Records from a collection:

-.-.-

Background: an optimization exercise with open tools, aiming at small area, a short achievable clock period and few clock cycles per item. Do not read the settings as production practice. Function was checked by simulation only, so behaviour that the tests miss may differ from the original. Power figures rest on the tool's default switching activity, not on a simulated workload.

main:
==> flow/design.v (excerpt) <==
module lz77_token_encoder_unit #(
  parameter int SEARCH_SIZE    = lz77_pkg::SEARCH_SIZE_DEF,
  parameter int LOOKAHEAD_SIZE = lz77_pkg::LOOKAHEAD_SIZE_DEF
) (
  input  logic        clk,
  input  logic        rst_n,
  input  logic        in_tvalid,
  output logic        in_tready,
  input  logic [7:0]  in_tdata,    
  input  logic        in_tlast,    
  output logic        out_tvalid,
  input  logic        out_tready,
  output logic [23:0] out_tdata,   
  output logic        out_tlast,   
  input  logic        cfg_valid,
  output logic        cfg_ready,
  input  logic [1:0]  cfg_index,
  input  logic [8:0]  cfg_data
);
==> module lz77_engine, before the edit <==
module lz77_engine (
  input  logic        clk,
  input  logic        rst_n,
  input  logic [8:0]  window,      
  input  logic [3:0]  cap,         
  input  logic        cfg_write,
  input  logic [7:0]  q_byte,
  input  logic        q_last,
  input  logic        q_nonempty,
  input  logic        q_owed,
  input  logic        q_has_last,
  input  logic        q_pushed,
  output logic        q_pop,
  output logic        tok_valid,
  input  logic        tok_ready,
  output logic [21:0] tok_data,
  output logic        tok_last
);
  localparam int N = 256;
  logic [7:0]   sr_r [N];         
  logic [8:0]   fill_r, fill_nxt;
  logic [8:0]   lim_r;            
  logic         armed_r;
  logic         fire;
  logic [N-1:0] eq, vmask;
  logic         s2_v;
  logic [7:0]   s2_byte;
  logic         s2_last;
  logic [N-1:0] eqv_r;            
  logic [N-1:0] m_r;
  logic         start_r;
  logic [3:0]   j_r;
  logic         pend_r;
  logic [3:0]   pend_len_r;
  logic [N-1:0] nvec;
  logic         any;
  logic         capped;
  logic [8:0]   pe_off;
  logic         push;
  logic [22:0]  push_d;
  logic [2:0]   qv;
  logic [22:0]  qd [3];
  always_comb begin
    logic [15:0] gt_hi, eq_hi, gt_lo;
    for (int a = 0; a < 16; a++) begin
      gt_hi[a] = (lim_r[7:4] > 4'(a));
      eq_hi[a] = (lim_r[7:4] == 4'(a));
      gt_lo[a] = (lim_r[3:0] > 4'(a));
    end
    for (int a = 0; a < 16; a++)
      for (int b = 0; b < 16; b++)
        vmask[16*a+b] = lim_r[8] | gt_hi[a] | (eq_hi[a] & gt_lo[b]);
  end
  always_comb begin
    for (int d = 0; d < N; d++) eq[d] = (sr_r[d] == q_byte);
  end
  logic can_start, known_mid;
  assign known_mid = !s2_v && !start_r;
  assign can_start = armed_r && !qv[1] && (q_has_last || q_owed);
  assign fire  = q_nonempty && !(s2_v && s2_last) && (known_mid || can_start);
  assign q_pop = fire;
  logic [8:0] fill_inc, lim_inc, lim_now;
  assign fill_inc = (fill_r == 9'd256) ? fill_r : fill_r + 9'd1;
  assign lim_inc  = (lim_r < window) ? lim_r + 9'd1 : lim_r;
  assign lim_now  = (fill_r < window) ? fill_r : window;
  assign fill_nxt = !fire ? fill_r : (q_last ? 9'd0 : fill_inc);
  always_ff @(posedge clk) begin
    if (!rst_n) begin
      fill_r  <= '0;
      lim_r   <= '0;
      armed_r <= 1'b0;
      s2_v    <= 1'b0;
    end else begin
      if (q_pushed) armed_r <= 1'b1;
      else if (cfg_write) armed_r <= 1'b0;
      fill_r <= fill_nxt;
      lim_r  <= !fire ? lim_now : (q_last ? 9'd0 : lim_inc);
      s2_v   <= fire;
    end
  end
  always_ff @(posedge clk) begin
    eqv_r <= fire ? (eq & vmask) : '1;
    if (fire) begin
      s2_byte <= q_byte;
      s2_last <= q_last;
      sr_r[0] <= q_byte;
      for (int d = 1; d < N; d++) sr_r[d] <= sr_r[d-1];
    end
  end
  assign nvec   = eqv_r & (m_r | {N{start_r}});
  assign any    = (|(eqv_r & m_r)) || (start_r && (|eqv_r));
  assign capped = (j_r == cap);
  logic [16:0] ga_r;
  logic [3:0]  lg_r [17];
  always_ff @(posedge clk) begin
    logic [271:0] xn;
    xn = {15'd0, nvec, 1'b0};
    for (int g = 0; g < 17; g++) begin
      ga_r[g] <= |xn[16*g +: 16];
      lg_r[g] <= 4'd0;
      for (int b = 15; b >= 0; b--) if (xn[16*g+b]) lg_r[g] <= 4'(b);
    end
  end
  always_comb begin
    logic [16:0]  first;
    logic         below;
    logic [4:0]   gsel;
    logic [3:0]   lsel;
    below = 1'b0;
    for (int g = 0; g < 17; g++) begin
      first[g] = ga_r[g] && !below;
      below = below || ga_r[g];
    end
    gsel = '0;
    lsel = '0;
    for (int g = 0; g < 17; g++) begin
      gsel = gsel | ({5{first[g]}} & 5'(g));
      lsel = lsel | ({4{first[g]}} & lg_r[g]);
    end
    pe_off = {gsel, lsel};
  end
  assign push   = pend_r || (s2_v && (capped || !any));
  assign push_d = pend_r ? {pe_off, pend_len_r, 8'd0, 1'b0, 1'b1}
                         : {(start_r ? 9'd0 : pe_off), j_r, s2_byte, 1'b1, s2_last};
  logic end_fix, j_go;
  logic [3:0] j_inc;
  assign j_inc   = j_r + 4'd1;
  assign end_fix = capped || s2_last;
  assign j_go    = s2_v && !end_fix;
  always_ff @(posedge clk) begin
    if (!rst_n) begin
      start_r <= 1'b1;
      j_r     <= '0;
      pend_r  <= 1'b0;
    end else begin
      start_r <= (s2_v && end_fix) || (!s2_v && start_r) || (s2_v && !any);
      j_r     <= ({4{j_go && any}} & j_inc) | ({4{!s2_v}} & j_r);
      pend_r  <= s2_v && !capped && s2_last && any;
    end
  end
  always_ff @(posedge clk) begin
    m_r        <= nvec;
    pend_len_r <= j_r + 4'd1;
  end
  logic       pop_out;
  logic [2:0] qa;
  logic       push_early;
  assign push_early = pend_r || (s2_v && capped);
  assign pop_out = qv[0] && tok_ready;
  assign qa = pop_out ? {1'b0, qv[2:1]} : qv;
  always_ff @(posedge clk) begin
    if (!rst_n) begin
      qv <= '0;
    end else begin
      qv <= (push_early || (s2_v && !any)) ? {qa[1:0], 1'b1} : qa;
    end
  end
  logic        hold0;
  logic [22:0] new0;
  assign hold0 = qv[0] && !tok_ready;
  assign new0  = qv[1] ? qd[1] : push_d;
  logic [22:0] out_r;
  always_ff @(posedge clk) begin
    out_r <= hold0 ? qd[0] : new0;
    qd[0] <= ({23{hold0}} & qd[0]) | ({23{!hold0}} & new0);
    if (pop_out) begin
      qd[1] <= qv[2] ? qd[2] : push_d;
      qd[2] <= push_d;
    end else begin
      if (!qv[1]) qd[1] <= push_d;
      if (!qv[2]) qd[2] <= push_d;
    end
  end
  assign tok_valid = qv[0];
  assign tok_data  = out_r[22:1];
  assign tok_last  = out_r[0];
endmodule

-.-.-

> Work required:
When a line in the records holds the string "vmask", copy that line.

> Reply to the exercise:
  logic [N-1:0] eq, vmask;
        vmask[16*a+b] = lim_r[8] | gt_hi[a] | (eq_hi[a] & gt_lo[b]);
    eqv_r <= fire ? (eq & vmask) : '1;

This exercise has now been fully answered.